For instance, Oakwood Hospital in Dearborn has already implemented a system where nurses are responsible for triaging patients as they come through the emergency room. Specialists are actually more sought after in the U.S. than in other countries such as Japan and Denmark, according to The New York Times.
However, according to the report, “Mirror, Mirror on the Wall: How the Performance of the U.S. Health Care System Compares Internationally, 2012 Update,” published in the academic journal, “Health Care,” the U.S. scores poorly compared to other developed nations in communication between specialists and primary doctors.
Subspecialties are cramming an enormous amount of information into doctors. As a result, people have come to regularly expect this type of expertise, but a general method of thinking is essential. A primary physician with a general understanding of fractions of information, may be able to assimilate a diagnosis from seemingly unrelated information better than a concentrated amount of knowledge about one field.
It is important to bear in mind that since the number of Medicare funded positions will stay the same, even as the number of medical school slots increase, medical students must also compete for residency positions, according to the U.S. News. Moreover, less reimbursement toward specialty fields may mean doctors, particularly specialists, will decide to work fewer hours. Incoming medical students should inform themselves of future effects on health care policy.
Insurance complexities are already difficult to sort out, and an expected 179 new regulatory agencies will be operating to handle the complex transition to the Affordable Care Act, according to Grace Marie Turner of the Galen Institute, a nonprofit health policy research institution.

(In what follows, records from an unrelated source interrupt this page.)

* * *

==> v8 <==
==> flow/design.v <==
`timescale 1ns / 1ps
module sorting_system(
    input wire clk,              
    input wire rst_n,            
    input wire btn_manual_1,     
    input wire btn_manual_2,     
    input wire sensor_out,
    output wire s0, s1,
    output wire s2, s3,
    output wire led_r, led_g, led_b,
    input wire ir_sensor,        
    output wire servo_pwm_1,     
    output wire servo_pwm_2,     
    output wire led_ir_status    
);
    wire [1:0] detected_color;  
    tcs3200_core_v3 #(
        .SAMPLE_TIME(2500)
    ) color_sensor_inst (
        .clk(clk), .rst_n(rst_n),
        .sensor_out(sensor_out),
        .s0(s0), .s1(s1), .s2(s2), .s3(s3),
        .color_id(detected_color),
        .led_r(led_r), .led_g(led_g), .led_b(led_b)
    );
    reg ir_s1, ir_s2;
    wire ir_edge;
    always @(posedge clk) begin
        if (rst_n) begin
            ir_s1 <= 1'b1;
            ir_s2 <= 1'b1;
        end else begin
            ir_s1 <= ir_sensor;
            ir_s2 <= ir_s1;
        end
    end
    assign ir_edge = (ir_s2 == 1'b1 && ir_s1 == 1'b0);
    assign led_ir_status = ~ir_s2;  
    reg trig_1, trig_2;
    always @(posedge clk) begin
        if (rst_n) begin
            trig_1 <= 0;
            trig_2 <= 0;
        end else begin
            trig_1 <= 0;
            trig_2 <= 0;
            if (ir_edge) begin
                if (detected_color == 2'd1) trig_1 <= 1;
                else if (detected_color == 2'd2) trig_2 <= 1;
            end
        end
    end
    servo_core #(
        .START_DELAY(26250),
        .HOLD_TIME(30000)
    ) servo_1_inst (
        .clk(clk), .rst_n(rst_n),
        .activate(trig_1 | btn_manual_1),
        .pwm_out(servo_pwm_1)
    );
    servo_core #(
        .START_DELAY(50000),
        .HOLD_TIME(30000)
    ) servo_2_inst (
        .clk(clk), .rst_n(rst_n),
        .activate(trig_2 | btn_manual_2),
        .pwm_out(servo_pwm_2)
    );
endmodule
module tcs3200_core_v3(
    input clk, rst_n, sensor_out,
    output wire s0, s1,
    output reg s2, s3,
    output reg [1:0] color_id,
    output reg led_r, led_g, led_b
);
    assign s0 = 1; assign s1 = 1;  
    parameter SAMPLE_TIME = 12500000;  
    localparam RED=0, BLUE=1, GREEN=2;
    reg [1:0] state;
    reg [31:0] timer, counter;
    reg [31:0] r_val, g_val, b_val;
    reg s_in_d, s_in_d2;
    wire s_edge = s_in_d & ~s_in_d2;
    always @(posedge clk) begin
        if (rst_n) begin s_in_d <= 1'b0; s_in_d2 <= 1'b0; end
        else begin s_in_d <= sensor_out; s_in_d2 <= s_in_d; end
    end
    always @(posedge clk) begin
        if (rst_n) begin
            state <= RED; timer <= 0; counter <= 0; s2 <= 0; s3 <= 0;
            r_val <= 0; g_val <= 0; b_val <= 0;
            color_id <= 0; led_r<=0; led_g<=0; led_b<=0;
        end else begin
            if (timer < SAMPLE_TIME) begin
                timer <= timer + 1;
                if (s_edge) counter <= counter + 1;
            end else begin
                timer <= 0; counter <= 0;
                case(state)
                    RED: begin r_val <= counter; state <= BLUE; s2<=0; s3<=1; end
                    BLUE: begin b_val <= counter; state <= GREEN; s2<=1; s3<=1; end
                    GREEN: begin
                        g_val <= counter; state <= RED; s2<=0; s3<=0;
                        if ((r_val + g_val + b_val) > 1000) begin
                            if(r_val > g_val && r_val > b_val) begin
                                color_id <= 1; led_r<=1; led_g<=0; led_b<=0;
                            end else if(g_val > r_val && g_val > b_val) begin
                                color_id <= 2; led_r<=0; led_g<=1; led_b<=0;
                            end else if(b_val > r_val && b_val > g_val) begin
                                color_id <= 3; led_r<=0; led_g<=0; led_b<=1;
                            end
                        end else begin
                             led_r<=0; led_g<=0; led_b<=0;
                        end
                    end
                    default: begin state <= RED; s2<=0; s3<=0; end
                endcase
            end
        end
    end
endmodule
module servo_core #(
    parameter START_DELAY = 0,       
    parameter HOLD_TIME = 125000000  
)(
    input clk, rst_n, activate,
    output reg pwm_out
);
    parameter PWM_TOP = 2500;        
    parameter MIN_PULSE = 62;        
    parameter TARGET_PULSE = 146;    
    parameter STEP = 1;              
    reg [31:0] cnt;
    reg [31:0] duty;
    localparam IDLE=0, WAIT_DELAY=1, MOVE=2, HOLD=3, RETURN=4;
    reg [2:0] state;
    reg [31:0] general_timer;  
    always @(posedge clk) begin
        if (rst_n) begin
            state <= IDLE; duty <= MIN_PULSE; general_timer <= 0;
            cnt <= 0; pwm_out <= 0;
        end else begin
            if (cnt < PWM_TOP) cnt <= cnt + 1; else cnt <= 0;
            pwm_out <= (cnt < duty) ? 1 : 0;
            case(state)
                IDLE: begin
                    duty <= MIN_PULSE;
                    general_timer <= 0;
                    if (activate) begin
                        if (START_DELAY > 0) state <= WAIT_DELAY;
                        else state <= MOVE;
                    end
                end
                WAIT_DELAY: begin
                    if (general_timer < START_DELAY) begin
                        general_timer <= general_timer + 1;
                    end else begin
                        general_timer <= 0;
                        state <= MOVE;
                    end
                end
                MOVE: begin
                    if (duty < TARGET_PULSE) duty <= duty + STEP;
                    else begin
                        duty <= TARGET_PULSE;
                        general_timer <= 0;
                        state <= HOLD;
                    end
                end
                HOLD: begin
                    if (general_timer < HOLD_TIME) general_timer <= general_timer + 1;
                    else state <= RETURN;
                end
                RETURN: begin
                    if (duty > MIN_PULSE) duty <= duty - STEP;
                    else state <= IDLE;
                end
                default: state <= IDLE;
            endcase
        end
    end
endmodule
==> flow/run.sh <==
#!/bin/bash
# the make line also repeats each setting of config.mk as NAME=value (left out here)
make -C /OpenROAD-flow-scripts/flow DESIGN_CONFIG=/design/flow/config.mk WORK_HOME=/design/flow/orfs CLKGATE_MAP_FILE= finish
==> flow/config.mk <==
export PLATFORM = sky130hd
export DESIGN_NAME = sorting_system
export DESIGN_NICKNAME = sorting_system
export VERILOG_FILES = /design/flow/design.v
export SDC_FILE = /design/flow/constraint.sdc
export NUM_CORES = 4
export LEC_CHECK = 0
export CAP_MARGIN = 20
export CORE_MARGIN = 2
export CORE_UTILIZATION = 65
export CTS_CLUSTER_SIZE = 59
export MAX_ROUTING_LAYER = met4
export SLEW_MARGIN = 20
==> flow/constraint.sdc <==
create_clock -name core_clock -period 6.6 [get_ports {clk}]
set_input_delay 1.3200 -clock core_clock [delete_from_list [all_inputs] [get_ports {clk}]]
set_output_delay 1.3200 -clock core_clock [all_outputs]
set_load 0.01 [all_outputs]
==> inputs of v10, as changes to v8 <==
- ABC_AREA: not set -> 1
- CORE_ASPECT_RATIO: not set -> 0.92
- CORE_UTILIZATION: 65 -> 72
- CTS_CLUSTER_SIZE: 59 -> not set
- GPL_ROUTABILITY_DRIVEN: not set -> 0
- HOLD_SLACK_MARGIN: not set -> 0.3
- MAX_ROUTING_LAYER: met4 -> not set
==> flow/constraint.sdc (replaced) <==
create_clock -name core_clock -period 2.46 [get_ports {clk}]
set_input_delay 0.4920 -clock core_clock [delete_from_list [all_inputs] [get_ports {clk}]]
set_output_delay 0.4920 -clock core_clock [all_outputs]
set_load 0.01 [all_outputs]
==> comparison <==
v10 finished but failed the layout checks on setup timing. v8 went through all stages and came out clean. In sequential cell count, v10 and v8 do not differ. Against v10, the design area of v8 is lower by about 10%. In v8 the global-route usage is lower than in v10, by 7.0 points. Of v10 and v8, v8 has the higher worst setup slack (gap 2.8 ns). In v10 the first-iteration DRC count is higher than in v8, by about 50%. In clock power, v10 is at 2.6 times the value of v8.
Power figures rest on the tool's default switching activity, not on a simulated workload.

Pre-med students must update themselves as research, patient care and health policy begin to collide. This will become especially important as they get closer to medical school. They might also feel some turbulence as they prepare to undergo the rigorous preparation for the MCAT, as they must now become familiar with subjects that weren’t previously required for the MCAT. For instance, MCAT preparation manuals for 2015 will be changed to reflect a social behavior portion. Sociology and psychology courses are recommended by WSU for students taking the MCAT that year, as stipulated in the Pre-Med Recommendations list on the WSU website.
“The medical schools of the state are rapidly increasing the physician workforce, streamlining the educational process and seeking to reduce the cost of a medical education,” said the medical school deans of Michigan in their closing statement. “Disproportionate cuts to our health systems will prevent us from doing so. Disproportionate cuts to health systems will be harmful to the economy and the health of our state.”